─── The records ───

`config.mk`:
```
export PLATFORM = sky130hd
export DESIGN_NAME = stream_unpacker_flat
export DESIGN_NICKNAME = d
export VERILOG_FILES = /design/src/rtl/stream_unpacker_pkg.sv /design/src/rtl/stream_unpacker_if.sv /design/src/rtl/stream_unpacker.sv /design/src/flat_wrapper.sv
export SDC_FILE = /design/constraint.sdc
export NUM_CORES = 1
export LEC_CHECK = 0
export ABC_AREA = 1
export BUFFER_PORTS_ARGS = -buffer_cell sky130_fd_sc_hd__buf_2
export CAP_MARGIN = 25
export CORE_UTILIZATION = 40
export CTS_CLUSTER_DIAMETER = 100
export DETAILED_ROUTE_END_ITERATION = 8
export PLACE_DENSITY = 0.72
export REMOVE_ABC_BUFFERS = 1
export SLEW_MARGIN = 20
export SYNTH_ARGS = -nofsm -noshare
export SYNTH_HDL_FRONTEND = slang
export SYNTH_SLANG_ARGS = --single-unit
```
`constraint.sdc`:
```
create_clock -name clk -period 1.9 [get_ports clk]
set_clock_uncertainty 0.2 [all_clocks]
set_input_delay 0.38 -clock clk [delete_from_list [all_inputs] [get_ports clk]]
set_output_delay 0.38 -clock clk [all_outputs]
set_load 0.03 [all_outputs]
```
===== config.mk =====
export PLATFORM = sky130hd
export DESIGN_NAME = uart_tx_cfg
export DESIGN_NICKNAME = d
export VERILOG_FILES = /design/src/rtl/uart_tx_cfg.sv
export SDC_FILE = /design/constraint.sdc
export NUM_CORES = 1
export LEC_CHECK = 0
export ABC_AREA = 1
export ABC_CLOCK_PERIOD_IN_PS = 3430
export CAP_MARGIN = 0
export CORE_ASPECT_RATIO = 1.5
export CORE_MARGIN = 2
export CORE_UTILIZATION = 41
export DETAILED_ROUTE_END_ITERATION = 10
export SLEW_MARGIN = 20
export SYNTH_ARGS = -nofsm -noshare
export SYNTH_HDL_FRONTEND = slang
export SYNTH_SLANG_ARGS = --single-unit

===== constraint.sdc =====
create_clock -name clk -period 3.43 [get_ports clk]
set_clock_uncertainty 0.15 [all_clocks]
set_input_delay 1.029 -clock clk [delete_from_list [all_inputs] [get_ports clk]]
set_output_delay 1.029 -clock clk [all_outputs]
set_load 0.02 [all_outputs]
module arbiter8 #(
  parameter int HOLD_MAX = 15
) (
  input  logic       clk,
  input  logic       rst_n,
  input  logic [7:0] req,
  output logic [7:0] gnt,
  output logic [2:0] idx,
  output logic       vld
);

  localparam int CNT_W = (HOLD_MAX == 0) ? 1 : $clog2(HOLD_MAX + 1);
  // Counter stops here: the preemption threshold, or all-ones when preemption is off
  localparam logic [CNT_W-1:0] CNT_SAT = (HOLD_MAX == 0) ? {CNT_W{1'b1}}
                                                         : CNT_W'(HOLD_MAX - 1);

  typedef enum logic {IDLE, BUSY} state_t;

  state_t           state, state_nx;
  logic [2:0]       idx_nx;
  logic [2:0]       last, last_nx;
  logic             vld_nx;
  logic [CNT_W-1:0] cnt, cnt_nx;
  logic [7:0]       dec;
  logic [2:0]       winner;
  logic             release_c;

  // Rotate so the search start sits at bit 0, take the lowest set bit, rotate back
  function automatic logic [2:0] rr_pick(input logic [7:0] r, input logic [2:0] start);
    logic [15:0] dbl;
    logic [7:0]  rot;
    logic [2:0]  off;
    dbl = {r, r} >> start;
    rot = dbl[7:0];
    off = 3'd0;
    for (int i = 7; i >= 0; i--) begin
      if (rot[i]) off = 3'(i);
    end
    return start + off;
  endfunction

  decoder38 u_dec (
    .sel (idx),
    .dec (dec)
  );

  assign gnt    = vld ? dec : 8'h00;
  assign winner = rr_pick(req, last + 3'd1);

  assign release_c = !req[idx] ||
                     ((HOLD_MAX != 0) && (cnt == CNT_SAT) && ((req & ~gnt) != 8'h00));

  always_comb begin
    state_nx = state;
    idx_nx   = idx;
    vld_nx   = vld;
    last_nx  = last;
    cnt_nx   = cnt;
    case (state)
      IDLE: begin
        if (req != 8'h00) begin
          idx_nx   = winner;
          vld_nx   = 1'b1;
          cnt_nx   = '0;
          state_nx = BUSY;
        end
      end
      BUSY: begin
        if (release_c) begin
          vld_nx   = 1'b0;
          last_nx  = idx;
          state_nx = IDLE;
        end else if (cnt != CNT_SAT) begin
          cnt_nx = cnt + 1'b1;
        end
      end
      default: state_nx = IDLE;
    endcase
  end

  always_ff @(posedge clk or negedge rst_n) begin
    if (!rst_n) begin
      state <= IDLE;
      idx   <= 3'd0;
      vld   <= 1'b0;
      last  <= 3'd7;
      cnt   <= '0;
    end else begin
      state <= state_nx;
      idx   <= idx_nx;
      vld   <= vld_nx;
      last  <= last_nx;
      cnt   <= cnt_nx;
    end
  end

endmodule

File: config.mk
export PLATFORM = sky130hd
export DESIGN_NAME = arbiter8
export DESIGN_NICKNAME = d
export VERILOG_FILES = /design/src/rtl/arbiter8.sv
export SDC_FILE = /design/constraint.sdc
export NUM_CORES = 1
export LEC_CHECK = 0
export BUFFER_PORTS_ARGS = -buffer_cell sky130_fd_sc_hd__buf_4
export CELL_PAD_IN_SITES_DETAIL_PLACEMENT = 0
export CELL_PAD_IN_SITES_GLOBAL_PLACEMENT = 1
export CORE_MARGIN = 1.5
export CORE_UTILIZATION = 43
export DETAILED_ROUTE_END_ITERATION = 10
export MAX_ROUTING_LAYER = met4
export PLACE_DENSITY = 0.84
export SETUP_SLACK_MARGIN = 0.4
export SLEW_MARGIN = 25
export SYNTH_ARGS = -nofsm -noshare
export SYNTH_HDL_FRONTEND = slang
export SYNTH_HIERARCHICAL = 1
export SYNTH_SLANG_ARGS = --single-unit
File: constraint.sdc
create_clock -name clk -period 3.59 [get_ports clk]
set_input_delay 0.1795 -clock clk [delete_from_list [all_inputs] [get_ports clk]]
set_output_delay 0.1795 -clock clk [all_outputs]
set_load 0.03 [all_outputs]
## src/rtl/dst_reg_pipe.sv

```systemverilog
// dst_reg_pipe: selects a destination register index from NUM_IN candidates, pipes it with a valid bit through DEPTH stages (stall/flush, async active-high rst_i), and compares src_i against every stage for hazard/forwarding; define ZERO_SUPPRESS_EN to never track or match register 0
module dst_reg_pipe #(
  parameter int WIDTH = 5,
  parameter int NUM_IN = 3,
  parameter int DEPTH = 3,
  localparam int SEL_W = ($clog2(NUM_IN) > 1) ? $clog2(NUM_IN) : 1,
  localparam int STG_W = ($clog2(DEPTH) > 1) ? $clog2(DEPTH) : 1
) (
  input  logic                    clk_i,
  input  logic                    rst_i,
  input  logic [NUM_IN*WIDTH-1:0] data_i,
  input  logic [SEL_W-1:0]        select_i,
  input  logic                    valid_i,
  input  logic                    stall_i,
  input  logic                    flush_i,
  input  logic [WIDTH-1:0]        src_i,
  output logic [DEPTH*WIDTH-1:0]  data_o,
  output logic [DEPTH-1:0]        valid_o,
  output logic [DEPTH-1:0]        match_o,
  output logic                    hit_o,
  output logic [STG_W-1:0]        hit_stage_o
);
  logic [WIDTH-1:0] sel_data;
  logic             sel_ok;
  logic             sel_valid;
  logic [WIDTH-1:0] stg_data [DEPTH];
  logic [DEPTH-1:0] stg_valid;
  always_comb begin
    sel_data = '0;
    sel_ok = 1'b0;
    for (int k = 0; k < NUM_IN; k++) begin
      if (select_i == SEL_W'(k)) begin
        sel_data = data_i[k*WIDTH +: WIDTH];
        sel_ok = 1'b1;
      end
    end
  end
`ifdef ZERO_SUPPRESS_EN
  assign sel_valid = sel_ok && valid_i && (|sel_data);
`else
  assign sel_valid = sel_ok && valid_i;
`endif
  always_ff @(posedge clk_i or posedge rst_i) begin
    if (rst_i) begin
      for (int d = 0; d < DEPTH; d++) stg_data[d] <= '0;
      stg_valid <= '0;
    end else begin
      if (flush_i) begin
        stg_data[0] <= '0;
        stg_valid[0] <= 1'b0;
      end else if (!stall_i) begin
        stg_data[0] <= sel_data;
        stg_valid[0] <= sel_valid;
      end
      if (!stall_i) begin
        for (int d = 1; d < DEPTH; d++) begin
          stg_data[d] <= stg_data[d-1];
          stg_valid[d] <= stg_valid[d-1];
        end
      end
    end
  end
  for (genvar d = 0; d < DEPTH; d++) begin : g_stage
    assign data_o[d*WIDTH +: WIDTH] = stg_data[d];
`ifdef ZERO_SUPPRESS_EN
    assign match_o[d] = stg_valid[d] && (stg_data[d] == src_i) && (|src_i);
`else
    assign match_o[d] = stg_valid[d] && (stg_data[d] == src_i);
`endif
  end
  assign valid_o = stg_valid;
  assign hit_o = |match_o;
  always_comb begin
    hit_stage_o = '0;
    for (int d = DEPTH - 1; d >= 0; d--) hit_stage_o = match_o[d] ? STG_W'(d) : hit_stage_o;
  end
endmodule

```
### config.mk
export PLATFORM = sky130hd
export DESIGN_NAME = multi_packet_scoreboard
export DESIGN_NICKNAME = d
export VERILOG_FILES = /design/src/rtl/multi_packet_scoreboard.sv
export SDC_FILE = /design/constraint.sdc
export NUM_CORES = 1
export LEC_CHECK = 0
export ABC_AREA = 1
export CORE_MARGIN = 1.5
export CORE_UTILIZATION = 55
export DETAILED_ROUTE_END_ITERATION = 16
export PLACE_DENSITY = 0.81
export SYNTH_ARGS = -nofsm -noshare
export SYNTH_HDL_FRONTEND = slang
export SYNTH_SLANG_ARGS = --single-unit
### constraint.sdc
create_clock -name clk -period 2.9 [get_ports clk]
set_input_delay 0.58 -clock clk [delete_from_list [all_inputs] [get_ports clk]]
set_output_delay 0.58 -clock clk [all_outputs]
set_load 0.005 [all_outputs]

───

[What you need to do] Retype exactly, and only, the lines above from the one where "export DESIGN_NAME = arbiter8" occurs up to and including the one where "create_clock -name clk -period 3.59" occurs.

[Problem solution]
export DESIGN_NAME = arbiter8
export DESIGN_NICKNAME = d
export VERILOG_FILES = /design/src/rtl/arbiter8.sv
export SDC_FILE = /design/constraint.sdc
export NUM_CORES = 1
export LEC_CHECK = 0
export BUFFER_PORTS_ARGS = -buffer_cell sky130_fd_sc_hd__buf_4
export CELL_PAD_IN_SITES_DETAIL_PLACEMENT = 0
export CELL_PAD_IN_SITES_GLOBAL_PLACEMENT = 1
export CORE_MARGIN = 1.5
export CORE_UTILIZATION = 43
export DETAILED_ROUTE_END_ITERATION = 10
export MAX_ROUTING_LAYER = met4
export PLACE_DENSITY = 0.84
export SETUP_SLACK_MARGIN = 0.4
export SLEW_MARGIN = 25
export SYNTH_ARGS = -nofsm -noshare
export SYNTH_HDL_FRONTEND = slang
export SYNTH_HIERARCHICAL = 1
export SYNTH_SLANG_ARGS = --single-unit
File: constraint.sdc
create_clock -name clk -period 3.59 [get_ports clk]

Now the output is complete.